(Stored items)
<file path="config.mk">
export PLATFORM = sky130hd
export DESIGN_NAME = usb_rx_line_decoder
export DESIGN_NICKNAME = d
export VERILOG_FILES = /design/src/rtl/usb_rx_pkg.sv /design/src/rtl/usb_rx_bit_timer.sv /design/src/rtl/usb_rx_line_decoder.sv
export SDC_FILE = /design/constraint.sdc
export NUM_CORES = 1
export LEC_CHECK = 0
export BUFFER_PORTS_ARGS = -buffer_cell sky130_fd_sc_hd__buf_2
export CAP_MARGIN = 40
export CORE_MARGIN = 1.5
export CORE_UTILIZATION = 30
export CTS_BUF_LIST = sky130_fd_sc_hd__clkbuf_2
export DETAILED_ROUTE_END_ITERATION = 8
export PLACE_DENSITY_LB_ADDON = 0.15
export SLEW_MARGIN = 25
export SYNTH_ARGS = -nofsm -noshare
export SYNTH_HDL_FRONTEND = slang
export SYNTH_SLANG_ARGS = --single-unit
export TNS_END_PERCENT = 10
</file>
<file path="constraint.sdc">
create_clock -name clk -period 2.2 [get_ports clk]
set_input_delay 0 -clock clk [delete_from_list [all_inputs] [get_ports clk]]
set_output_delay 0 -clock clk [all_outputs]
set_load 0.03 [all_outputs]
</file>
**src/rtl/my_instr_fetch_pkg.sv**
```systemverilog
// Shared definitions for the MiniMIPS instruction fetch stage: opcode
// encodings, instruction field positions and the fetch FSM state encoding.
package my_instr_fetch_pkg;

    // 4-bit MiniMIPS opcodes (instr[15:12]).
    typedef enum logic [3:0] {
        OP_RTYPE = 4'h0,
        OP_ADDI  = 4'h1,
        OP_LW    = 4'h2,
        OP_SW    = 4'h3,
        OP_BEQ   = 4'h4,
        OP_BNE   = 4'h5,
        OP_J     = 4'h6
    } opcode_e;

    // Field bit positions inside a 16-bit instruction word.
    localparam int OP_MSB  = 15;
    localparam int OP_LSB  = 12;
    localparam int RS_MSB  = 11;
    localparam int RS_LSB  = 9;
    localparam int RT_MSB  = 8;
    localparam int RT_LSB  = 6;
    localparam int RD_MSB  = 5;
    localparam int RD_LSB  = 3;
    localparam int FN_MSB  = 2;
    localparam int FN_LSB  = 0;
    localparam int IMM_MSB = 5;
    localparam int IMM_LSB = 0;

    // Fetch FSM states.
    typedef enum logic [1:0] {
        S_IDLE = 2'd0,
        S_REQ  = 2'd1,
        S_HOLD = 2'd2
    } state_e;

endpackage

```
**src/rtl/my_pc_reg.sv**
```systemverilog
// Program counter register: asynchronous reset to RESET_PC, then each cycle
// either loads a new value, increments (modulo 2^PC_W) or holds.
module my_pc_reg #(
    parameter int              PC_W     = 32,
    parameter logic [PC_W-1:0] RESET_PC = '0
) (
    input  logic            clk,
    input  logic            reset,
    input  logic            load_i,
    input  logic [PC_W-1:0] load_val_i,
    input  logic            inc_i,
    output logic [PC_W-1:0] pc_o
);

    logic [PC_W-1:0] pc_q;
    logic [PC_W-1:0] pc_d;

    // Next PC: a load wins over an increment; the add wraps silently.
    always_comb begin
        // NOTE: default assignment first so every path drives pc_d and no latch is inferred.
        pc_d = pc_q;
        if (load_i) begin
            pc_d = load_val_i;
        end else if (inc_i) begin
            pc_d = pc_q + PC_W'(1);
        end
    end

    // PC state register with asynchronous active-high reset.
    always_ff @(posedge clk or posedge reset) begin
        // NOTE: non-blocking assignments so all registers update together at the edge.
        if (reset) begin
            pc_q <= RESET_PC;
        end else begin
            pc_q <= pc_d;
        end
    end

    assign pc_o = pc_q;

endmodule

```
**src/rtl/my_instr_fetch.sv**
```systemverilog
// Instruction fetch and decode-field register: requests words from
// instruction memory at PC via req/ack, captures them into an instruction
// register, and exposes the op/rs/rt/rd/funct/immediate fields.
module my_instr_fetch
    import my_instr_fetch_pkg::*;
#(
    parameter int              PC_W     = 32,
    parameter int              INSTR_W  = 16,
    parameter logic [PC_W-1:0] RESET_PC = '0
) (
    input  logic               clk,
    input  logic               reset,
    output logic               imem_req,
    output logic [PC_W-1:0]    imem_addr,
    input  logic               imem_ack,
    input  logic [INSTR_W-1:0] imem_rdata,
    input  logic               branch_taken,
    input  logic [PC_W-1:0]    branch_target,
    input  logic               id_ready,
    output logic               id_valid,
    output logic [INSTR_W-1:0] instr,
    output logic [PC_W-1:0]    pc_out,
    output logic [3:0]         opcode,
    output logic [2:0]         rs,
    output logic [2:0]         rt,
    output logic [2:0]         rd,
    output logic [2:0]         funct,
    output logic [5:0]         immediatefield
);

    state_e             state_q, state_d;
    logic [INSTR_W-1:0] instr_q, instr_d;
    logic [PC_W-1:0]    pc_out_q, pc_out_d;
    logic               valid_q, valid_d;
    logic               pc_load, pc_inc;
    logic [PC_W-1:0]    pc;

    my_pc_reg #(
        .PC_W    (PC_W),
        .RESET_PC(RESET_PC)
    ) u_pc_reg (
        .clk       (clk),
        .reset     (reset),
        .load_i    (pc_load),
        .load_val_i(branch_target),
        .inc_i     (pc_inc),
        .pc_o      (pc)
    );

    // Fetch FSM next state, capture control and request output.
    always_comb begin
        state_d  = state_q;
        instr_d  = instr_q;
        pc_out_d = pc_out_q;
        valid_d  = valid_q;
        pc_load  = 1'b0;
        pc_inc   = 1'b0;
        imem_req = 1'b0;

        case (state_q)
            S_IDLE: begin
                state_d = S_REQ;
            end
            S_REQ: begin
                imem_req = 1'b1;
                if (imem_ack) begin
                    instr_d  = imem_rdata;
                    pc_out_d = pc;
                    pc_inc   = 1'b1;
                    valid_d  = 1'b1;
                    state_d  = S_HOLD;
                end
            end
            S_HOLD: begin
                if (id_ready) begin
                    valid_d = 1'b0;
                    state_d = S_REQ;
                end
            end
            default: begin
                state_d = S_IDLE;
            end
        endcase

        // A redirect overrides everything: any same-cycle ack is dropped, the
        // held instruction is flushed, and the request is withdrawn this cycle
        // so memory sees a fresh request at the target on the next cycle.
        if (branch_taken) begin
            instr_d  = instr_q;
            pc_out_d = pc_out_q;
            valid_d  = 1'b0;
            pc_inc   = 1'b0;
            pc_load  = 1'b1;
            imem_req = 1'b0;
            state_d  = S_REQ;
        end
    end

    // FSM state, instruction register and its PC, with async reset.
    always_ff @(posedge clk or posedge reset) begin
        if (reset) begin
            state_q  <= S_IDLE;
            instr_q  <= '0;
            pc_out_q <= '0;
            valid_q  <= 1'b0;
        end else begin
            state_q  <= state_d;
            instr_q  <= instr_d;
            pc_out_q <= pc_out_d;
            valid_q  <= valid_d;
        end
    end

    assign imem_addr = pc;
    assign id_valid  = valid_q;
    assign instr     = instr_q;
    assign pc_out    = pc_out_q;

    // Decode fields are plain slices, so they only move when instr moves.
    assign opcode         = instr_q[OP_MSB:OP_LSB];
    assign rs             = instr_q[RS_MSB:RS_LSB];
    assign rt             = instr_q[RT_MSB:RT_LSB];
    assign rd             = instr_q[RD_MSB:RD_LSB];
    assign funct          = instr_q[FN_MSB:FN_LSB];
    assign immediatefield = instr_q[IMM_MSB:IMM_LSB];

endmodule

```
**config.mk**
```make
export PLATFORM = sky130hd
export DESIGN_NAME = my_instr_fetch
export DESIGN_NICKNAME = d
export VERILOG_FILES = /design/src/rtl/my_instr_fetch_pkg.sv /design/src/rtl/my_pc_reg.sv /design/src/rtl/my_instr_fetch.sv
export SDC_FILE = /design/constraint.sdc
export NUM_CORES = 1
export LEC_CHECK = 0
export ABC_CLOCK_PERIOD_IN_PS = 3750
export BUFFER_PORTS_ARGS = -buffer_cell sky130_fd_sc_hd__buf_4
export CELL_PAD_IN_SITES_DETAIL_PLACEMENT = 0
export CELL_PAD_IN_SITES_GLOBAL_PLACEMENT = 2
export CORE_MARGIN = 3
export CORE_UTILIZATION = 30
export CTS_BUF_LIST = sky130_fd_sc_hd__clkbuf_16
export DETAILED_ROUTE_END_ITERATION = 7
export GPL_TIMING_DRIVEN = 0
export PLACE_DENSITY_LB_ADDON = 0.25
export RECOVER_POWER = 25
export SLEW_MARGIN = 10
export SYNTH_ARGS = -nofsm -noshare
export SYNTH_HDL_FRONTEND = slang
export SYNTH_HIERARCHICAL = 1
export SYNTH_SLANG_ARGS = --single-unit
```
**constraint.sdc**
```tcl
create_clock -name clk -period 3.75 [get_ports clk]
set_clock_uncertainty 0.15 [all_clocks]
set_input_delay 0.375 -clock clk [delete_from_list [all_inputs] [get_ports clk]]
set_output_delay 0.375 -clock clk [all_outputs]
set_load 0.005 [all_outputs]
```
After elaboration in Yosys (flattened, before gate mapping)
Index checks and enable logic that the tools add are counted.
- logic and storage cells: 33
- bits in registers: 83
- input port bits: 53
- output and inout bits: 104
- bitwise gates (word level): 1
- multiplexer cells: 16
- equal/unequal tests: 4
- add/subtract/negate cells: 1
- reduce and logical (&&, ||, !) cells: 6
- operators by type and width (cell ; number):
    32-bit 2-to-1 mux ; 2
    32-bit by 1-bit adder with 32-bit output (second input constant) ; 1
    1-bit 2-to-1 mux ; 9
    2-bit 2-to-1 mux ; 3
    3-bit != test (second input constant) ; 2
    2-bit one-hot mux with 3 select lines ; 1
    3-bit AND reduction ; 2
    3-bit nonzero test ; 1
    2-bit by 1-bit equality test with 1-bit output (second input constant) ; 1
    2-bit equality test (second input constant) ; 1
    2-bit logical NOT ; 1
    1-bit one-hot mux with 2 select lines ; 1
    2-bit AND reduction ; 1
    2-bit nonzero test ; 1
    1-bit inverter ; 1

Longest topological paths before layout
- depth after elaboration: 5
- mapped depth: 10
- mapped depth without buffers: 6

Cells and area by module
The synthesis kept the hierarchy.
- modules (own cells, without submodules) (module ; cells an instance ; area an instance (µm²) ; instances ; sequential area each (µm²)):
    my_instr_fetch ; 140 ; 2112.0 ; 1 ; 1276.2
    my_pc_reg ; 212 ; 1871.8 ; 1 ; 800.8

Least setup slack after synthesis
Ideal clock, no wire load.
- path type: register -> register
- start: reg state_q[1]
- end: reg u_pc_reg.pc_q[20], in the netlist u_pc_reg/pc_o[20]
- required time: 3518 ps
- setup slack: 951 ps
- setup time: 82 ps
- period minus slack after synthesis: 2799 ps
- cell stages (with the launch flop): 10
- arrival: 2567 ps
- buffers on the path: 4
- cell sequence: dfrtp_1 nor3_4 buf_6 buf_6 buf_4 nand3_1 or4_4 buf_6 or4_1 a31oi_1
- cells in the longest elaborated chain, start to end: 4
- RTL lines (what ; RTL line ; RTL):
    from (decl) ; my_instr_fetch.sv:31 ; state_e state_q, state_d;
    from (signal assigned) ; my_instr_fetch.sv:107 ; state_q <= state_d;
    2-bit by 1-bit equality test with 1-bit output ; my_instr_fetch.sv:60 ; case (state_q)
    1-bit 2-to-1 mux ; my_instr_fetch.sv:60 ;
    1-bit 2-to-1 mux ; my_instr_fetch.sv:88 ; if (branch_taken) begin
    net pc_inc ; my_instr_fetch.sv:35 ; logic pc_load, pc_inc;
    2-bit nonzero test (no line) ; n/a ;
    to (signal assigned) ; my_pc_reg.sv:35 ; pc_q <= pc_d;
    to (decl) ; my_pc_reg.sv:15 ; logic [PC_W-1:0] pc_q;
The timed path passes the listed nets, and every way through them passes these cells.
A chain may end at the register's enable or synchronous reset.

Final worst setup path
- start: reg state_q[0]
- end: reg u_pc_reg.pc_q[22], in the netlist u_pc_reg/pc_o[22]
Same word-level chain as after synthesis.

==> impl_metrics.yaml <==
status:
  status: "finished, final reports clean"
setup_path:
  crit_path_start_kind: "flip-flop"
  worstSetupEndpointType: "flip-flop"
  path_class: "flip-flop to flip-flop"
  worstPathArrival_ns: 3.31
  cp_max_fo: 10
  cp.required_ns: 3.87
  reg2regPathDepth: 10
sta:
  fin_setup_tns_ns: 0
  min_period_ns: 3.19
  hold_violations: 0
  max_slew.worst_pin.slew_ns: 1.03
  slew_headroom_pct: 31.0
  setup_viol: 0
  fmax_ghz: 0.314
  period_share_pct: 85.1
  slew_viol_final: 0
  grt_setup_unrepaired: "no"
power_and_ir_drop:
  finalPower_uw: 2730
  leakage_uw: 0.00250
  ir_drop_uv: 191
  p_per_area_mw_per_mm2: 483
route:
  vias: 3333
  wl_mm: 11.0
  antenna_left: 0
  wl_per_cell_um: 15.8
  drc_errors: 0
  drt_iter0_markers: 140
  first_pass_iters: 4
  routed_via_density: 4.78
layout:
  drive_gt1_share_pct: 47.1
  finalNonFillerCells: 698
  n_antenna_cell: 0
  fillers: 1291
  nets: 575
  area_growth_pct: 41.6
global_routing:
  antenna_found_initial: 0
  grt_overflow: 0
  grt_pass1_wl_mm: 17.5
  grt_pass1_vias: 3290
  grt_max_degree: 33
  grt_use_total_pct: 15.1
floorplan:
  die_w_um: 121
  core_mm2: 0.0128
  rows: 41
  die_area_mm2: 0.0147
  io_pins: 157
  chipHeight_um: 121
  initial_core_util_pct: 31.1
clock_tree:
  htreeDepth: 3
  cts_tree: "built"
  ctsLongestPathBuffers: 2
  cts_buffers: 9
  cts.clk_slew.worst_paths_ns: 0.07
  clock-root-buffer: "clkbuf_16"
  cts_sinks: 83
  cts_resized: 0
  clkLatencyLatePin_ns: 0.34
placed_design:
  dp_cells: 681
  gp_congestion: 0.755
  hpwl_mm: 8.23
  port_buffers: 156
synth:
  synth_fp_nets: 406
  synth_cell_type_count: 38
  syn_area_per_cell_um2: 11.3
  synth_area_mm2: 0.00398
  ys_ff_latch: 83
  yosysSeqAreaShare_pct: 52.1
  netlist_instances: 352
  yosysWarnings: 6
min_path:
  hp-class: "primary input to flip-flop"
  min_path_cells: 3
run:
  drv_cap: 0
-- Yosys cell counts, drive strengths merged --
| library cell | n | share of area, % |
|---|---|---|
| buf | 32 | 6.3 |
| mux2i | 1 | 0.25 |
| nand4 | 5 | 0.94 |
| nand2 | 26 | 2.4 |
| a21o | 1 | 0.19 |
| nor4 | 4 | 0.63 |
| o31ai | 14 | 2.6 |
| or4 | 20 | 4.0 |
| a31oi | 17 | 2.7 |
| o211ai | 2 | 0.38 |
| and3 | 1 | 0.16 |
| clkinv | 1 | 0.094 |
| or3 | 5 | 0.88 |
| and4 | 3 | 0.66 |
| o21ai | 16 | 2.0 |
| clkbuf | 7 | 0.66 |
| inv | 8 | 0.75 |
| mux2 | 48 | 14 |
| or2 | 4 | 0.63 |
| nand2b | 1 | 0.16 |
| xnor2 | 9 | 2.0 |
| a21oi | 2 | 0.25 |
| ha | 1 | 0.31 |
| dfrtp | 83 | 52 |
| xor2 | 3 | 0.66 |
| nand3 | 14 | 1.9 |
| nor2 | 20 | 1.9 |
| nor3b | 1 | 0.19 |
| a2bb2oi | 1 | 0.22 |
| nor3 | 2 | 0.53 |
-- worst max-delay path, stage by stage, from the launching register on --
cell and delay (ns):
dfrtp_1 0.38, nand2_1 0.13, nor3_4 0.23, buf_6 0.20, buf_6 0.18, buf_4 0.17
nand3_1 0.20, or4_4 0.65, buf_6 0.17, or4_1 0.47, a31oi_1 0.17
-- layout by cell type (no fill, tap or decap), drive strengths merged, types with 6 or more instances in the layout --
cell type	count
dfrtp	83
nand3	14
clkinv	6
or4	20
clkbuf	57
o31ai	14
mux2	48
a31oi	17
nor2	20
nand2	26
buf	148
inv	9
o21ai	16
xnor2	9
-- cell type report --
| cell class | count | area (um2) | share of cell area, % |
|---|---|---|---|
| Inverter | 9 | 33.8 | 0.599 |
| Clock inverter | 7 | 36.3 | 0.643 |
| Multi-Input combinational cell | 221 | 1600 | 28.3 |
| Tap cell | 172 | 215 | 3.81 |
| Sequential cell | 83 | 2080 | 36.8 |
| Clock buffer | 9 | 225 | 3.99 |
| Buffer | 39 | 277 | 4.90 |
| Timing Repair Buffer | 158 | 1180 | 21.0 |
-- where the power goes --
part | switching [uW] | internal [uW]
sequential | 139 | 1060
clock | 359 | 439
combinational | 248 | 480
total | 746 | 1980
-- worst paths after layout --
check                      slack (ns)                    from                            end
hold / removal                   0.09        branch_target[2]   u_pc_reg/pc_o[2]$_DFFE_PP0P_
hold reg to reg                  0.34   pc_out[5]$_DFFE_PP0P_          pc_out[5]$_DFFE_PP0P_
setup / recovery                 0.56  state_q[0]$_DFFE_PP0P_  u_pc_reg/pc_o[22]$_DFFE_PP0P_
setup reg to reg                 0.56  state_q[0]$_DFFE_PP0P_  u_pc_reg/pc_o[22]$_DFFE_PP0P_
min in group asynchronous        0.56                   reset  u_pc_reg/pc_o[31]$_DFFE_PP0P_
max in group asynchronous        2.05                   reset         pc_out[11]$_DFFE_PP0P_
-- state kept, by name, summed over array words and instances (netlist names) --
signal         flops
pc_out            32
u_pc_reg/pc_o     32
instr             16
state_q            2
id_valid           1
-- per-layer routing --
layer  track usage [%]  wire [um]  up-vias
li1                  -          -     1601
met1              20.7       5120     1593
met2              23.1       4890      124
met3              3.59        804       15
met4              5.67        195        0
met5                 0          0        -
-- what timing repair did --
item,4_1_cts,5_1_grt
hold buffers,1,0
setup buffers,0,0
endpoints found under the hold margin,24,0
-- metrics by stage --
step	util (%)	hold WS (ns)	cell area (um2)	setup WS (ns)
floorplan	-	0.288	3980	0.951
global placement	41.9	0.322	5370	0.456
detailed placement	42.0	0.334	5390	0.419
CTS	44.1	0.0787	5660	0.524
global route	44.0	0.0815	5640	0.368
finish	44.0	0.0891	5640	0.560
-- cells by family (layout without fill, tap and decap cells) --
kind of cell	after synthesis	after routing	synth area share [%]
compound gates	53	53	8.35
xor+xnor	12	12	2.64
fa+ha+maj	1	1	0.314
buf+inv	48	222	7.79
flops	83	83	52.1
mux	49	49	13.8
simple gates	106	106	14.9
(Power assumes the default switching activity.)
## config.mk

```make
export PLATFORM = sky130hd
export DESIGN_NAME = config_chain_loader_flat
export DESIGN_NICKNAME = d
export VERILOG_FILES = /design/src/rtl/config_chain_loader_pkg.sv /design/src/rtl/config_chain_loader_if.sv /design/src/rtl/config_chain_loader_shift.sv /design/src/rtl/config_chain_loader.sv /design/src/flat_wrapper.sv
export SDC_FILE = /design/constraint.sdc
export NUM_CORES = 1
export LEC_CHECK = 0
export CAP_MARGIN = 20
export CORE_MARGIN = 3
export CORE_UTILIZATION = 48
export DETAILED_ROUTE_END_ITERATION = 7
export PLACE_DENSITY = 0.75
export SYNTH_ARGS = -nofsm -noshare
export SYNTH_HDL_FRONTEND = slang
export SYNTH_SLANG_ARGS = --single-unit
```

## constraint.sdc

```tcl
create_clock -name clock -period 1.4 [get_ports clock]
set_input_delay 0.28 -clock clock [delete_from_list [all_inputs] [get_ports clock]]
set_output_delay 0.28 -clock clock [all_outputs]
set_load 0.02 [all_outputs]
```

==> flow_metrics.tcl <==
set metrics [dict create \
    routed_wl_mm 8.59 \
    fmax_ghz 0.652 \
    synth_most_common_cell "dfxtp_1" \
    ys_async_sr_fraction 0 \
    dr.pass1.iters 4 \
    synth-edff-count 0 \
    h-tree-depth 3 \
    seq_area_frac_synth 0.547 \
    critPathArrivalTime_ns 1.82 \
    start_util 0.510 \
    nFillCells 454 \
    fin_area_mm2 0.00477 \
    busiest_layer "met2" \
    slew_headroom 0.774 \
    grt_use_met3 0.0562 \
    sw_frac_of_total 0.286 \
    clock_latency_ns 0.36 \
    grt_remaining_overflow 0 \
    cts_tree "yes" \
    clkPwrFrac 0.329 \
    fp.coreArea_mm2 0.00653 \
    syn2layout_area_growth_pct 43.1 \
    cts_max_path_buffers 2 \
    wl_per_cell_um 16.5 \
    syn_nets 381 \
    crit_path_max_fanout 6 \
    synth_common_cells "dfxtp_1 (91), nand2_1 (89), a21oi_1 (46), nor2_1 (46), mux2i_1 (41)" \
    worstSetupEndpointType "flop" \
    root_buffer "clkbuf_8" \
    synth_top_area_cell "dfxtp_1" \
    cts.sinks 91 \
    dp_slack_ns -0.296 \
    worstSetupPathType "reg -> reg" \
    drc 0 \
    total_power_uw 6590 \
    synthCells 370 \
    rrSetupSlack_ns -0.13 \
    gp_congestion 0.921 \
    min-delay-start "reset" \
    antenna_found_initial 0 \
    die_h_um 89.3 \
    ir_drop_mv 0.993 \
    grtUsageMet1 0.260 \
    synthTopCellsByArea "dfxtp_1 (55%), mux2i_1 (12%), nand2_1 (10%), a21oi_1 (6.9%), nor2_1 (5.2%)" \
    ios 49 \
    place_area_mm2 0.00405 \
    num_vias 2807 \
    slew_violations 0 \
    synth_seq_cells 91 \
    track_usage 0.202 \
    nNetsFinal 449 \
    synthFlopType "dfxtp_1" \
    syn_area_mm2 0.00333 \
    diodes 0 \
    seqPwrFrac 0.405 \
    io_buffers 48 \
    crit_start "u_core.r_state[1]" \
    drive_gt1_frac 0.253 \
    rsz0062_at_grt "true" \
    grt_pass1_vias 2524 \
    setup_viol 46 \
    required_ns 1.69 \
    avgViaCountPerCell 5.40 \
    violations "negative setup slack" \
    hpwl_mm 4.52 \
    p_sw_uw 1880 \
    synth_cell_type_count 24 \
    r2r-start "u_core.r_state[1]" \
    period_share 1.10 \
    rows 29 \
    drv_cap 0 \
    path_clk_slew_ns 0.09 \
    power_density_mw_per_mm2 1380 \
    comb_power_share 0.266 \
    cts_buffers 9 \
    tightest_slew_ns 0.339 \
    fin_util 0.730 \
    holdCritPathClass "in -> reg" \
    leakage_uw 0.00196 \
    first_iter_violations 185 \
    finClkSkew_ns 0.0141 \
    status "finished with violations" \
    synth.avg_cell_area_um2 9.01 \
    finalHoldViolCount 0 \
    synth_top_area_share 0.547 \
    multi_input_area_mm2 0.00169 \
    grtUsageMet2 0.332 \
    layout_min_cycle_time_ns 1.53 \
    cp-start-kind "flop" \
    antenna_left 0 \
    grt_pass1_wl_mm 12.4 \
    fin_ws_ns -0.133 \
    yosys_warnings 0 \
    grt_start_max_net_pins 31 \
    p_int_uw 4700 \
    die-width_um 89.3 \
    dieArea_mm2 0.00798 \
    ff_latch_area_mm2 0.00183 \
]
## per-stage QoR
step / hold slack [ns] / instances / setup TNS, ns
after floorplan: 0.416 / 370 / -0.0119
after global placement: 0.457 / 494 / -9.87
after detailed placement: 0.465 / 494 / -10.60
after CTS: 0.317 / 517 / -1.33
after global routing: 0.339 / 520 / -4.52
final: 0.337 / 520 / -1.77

▶ What this task involves: Above are some lines. Repeat exactly, and only, those from the line that has "critPathArrivalTime_ns 1.82 \" through the line that has "synthCells 370 \".

▶ Result:
    critPathArrivalTime_ns 1.82 \
    start_util 0.510 \
    nFillCells 454 \
    fin_area_mm2 0.00477 \
    busiest_layer "met2" \
    slew_headroom 0.774 \
    grt_use_met3 0.0562 \
    sw_frac_of_total 0.286 \
    clock_latency_ns 0.36 \
    grt_remaining_overflow 0 \
    cts_tree "yes" \
    clkPwrFrac 0.329 \
    fp.coreArea_mm2 0.00653 \
    syn2layout_area_growth_pct 43.1 \
    cts_max_path_buffers 2 \
    wl_per_cell_um 16.5 \
    syn_nets 381 \
    crit_path_max_fanout 6 \
    synth_common_cells "dfxtp_1 (91), nand2_1 (89), a21oi_1 (46), nor2_1 (46), mux2i_1 (41)" \
    worstSetupEndpointType "flop" \
    root_buffer "clkbuf_8" \
    synth_top_area_cell "dfxtp_1" \
    cts.sinks 91 \
    dp_slack_ns -0.296 \
    worstSetupPathType "reg -> reg" \
    drc 0 \
    total_power_uw 6590 \
    synthCells 370 \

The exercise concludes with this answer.